Once a diagnosis of WD is established, treatment must be initiated. D-penicillamine and zinc salts are still standard first-line treatment. After treatment, symptoms of the patient are relieved. In recent years, efforts have been made to find new drugs to treat WD, including oral medicines (such as trientine) that increase life-long adherence [13], and methanobactins, a new drug that promotes copper excretion[14]. New therapeutic strategies are still in need [15, 16].

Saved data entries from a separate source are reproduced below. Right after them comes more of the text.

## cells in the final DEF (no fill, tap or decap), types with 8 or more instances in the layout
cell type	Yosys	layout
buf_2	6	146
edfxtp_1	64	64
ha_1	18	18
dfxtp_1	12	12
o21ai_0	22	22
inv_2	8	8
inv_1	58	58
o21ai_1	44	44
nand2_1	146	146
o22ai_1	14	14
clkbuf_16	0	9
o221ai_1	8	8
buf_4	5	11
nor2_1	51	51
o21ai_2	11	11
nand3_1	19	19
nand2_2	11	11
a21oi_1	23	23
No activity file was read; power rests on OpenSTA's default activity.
--- config.mk ---
export PLATFORM = sky130hd
export DESIGN_NAME = trace_debugger
export DESIGN_NICKNAME = d
export VERILOG_FILES = /design/src/design/trdb_isa_pkg.sv /design/src/design/trdb_pkt_pkg.sv /design/src/design/trace_debugger.sv /design/src/design/trdb_branch_map.sv /design/src/design/trdb_packet_emitter.sv /design/src/design/trdb_packet_fifo.sv /design/src/design/trdb_priority.sv /design/src/design/trdb_retire_stage.sv
export SDC_FILE = /design/constraint.sdc
export NUM_CORES = 1
export LEC_CHECK = 0
export ABC_AREA = 1
export BUFFER_PORTS_ARGS = -buffer_cell sky130_fd_sc_hd__buf_4
export CORE_MARGIN = 5
export CORE_UTILIZATION = 25
export CTS_CLUSTER_DIAMETER = 30
export DETAILED_ROUTE_END_ITERATION = 6
export GPL_TIMING_DRIVEN = 0
export PLACE_DENSITY = 0.42
export SETUP_SLACK_MARGIN = 0.3
export SLEW_MARGIN = 20
export SYNTH_ARGS = -nofsm -noshare
export SYNTH_HDL_FRONTEND = slang
export SYNTH_SLANG_ARGS = --single-unit
--- constraint.sdc ---
create_clock -name clk_gated -period 11.9 [get_ports clk_gated]
set_input_delay 2.38 -clock clk_gated [delete_from_list [all_inputs] [get_ports clk_gated]]
set_output_delay 2.38 -clock clk_gated [all_outputs]
set_load 0.01 [all_outputs]
`src/logic/nnPkg.sv`:
```
package nnPkg;

	localparam int FracBits = 8;
	localparam int NumFeatures = 10;
	localparam int NumHidden = 4;
	localparam int NumClasses = 3;

	// Q8.8 values carried between the layers
	typedef logic signed [15:0] activation;
	typedef logic signed [15:0] weight;
	typedef logic signed [31:0] accumulator;
	typedef logic [1:0] classIndex;

	typedef activation [NumFeatures-1:0] featureVector;
	typedef activation [NumHidden-1:0] hiddenVector;
	typedef activation [NumClasses-1:0] scoreVector;

	typedef struct packed {
		classIndex index;
		activation score;
	} classResult;

	// tables are indexed as node * inputs + input
	typedef weight [NumHidden*NumFeatures-1:0] hiddenWeightTable;
	typedef weight [NumHidden-1:0] hiddenBiasTable;
	typedef weight [NumClasses*NumHidden-1:0] outputWeightTable;
	typedef weight [NumClasses-1:0] outputBiasTable;

	// entries are listed from the highest index down
	localparam hiddenWeightTable HiddenWeights = {
		// node 3
		16'sh0180, 16'sh00E0, 16'shFF00, 16'sh0120, 16'sh0100,
		16'sh0040, 16'shFF80, 16'sh01C0, 16'sh0080, 16'shFE40,
		// node 2
		16'sh00A0, 16'shFEC0, 16'sh0180, 16'sh0040, 16'shFFA0,
		16'sh0200, 16'sh0080, 16'shFF00, 16'sh0100, 16'sh0100,
		// node 1
		16'sh0040, 16'sh0120, 16'sh0060, 16'shFF40, 16'sh0180,
		16'sh00C0, 16'shFE00, 16'sh0100, 16'sh0140, 16'shFF80,
		// node 0
		16'shFF00, 16'sh0080, 16'shFFC0, 16'sh0200, 16'sh0040,
		16'shFE80, 16'sh0100, 16'sh00C0, 16'shFF40, 16'sh0180
	};

	// every hidden bias is negative so a zero input rectifies to zero
	localparam hiddenBiasTable HiddenBiases = {
		16'shFFA0, 16'shFFE0, 16'shFF80, 16'shFFC0
	};

	localparam outputWeightTable OutputWeights = {
		// class 2
		16'shFE80, 16'sh0160, 16'sh0060, 16'sh00A0,
		// class 1
		16'sh0100, 16'shFF40, 16'sh0180, 16'shFFC0,
		// class 0
		16'sh00C0, 16'sh0080, 16'shFF80, 16'sh0140
	};

	// classes 1 and 2 share a bias above that of class 0
	localparam outputBiasTable OutputBiases = {
		16'sh0040, 16'sh0040, 16'sh0010
	};

endpackage

```
`src/logic/classSelect.sv`:
```
module classSelect #(
	parameter int NumClasses = nnPkg::NumClasses
) (
	input logic clk,
	input logic reset,
	input nnPkg::scoreVector scores,
	output nnPkg::classResult result
);

	import nnPkg::*;

	localparam int Levels = $clog2(NumClasses);
	localparam int Width = 1 << Levels;

	classResult stage [Levels+1][Width];
	logic stageValid [Levels+1][Width];

	// pairwise tree, the left entry of a pair always has the lower index
	always_comb
	begin
		classResult left;
		classResult right;
		stage = '{default: '0};
		stageValid = '{default: 1'b0};
		for (int i = 0; i < NumClasses; i++)
		begin
			stage[0][i].index = classIndex'(i);
			stage[0][i].score = scores[i];
			stageValid[0][i] = 1'b1;
		end
		for (int l = 0; l < Levels; l++)
		begin
			for (int i = 0; i < (Width >> (l + 1)); i++)
			begin
				left = stage[l][2*i];
				right = stage[l][2*i+1];
				// a strict compare lets the lower index win a tie
				if (stageValid[l][2*i+1] && right.score > left.score)
				begin
					stage[l+1][i] = right;
				end
				else
				begin
					stage[l+1][i] = left;
				end
				stageValid[l+1][i] = stageValid[l][2*i];
			end
		end
	end

	always_ff @(posedge clk)
	begin
		if (reset)
			result <= '0;
		else
			result <= stage[Levels][0];
	end

endmodule

```
`src/logic/denseLayer.sv`:
```
module denseLayer #(
	parameter int NumInputs = nnPkg::NumFeatures,
	parameter int NumNodes = nnPkg::NumHidden,
	parameter nnPkg::weight [NumNodes*NumInputs-1:0] Weights = '0,
	parameter nnPkg::weight [NumNodes-1:0] Biases = '0,
	parameter bit Rectify = 1'b1
) (
	input logic clk,
	input logic reset,
	input nnPkg::activation [NumInputs-1:0] inputs,
	output nnPkg::activation [NumNodes-1:0] outputs
);

	import nnPkg::*;

	// all nodes see the same inputs, so the layer latency is that of one neuron
	for (genvar n = 0; n < NumNodes; n++)
	begin : gNode
		// row n of the table belongs to node n
		localparam weight [NumInputs-1:0] NodeWeights = Weights[n*NumInputs +: NumInputs];
		localparam weight NodeBias = Biases[n];

		neuron #(
			.NumInputs(NumInputs),
			.Weights(NodeWeights),
			.Bias(NodeBias),
			.Rectify(Rectify)
		) node (
			.clk(clk),
			.reset(reset),
			.inputs(inputs),
			.value(outputs[n])
		);
	end

endmodule

```
`src/logic/mlpClassifier.sv`:
```
module mlpClassifier #(
	parameter nnPkg::hiddenWeightTable HiddenWeights = nnPkg::HiddenWeights,
	parameter nnPkg::hiddenBiasTable HiddenBiases = nnPkg::HiddenBiases,
	parameter nnPkg::outputWeightTable OutputWeights = nnPkg::OutputWeights,
	parameter nnPkg::outputBiasTable OutputBiases = nnPkg::OutputBiases
) (
	input logic clk,
	input logic reset,
	input nnPkg::featureVector features,
	output nnPkg::hiddenVector hiddenActs,
	output nnPkg::classResult result
);

	import nnPkg::*;

	scoreVector scores;

	// hidden layer, features at edge k reach hiddenActs after edge k+3
	denseLayer #(
		.NumInputs(NumFeatures),
		.NumNodes(NumHidden),
		.Weights(HiddenWeights),
		.Biases(HiddenBiases),
		.Rectify(1'b1)
	) hiddenLayer (
		.clk(clk),
		.reset(reset),
		.inputs(features),
		.outputs(hiddenActs)
	);

	// output layer is linear so the scores keep their sign
	denseLayer #(
		.NumInputs(NumHidden),
		.NumNodes(NumClasses),
		.Weights(OutputWeights),
		.Biases(OutputBiases),
		.Rectify(1'b0)
	) outputLayer (
		.clk(clk),
		.reset(reset),
		.inputs(hiddenActs),
		.outputs(scores)
	);

	// one more register puts the result seven edges behind the features
	classSelect #(
		.NumClasses(NumClasses)
	) selector (
		.clk(clk),
		.reset(reset),
		.scores(scores),
		.result(result)
	);

endmodule

```
`src/logic/neuron.sv`:
```
module neuron #(
	parameter int NumInputs = nnPkg::NumFeatures,
	parameter nnPkg::weight [NumInputs-1:0] Weights = '0,
	parameter nnPkg::weight Bias = '0,
	parameter bit Rectify = 1'b1
) (
	input logic clk,
	input logic reset,
	input nnPkg::activation [NumInputs-1:0] inputs,
	output nnPkg::activation value
);

	import nnPkg::*;

	localparam int ActBits = $bits(activation);
	localparam accumulator ActMax = accumulator'((2 ** (ActBits - 1)) - 1);
	localparam accumulator ActMin = accumulator'(-(2 ** (ActBits - 1)));

	activation [NumInputs-1:0] inputRegs;
	accumulator products [NumInputs];
	accumulator total;
	activation sumReg;

	// clip a wide sum into the activation range
	function automatic activation saturate(accumulator x);
		activation clipped;
		if (x > ActMax)
			clipped = activation'(ActMax);
		else if (x < ActMin)
			clipped = activation'(ActMin);
		else
			clipped = activation'(x);
		return clipped;
	endfunction

	// every product is formed in parallel and rescaled to Q8.8
	always_comb
	begin
		for (int i = 0; i < NumInputs; i++)
		begin
			products[i] = (accumulator'(inputRegs[i]) * accumulator'(Weights[i])) >>> FracBits;
		end
	end

	always_comb
	begin
		total = accumulator'(Bias);
		for (int i = 0; i < NumInputs; i++)
		begin
			total = total + products[i];
		end
	end

	always_ff @(posedge clk)
	begin
		if (reset)
			inputRegs <= '0;
		else
			inputRegs <= inputs;
	end

	always_ff @(posedge clk)
	begin
		if (reset)
			sumReg <= '0;
		else
			sumReg <= saturate(total);
	end

	// the output layer leaves Rectify off and passes negative scores through
	always_ff @(posedge clk)
	begin
		if (reset)
			value <= '0;
		else if (Rectify && sumReg < 0)
			value <= '0;
		else
			value <= sumReg;
	end

endmodule

```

In conclusion, our case is a rare case of WD with kidney disease as the first symptom.We reported the first case that IgA nephropathy and renal tubular injury caused by copper deposition coexist in WD patients, which is also a very important clue for us to analyze the condition and ultimately diagnose WD. From the case, we should know the possibility of WD in patients of renal disease, especially with suspicious neurological or hepatic abnormalities. Although with the improvement of copper metabolism monitoring methods and the popularization of gene monitoring, the diagnosis of WD has become more and more convenient and accurate, the disease is still an easily missed and misdiagnosed disease, so case report is helpful for clinicians to know more about special WD disease and improve the diagnostic rate.